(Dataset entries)
####

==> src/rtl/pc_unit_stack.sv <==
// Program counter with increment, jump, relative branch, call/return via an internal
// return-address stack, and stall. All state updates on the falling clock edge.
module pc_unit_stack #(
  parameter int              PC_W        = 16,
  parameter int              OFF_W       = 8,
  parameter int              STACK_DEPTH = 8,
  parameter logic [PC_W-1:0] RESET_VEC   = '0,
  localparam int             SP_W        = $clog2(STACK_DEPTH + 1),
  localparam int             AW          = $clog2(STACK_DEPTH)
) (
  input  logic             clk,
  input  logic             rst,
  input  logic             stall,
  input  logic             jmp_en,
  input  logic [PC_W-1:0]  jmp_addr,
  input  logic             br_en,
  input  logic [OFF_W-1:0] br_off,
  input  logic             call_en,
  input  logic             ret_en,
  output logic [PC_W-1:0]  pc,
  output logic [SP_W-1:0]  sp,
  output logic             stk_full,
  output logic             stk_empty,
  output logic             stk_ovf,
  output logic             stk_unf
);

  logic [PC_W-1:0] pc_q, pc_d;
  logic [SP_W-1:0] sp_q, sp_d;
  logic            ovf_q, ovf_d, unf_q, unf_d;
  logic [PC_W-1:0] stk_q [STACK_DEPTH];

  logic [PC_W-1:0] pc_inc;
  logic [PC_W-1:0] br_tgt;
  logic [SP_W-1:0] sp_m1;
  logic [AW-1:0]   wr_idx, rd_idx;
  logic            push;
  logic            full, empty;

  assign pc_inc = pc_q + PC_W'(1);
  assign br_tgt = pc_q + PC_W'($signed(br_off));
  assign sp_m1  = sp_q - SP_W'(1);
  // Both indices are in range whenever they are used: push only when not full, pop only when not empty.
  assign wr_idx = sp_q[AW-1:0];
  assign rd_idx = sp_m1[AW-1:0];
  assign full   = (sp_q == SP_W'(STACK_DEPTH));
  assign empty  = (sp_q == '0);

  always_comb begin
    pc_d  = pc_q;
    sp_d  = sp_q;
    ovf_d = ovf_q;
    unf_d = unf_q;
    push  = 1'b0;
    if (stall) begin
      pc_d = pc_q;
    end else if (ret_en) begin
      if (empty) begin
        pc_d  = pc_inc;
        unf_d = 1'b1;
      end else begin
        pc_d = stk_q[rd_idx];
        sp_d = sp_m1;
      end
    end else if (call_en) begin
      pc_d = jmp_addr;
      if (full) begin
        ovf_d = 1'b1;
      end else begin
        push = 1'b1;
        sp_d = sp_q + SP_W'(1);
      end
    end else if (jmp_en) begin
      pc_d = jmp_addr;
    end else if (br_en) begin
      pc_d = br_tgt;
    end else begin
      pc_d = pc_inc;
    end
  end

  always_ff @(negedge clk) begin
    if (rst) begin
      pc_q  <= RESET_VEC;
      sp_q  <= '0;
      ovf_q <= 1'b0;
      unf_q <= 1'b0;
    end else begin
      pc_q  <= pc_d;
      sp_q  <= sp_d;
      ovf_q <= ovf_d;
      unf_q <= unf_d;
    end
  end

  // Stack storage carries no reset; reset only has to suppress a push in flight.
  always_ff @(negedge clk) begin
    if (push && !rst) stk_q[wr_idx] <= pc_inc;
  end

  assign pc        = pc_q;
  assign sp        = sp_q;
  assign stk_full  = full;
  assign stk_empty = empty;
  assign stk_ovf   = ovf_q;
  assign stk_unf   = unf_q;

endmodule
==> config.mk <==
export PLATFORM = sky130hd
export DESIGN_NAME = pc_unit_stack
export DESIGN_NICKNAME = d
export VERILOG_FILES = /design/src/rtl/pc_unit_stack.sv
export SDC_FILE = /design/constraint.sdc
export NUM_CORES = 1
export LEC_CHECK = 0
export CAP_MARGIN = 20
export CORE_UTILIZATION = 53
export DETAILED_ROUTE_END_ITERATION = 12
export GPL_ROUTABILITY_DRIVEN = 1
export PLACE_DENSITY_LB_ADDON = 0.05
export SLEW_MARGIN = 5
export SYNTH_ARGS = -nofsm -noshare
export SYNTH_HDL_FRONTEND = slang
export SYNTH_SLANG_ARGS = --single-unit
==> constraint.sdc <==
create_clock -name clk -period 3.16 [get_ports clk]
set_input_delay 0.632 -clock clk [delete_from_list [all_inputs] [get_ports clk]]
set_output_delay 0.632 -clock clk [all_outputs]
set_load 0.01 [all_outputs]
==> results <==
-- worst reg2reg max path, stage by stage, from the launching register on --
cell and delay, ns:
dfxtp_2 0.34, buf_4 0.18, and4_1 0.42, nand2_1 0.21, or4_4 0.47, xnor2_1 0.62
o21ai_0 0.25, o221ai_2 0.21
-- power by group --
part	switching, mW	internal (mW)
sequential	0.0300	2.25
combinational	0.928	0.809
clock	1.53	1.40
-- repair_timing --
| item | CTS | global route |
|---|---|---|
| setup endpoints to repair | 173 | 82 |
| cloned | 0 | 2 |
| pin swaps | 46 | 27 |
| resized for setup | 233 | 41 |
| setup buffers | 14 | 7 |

####

• **PROBLEM**: Which lines in the records above contain the string "push"? Copy them.

• **TASK RESULT**:
  logic            push;
  // Both indices are in range whenever they are used: push only when not full, pop only when not empty.
    push  = 1'b0;
        push = 1'b1;
  // Stack storage carries no reset; reset only has to suppress a push in flight.
    if (push && !rst) stk_q[wr_idx] <= pc_inc;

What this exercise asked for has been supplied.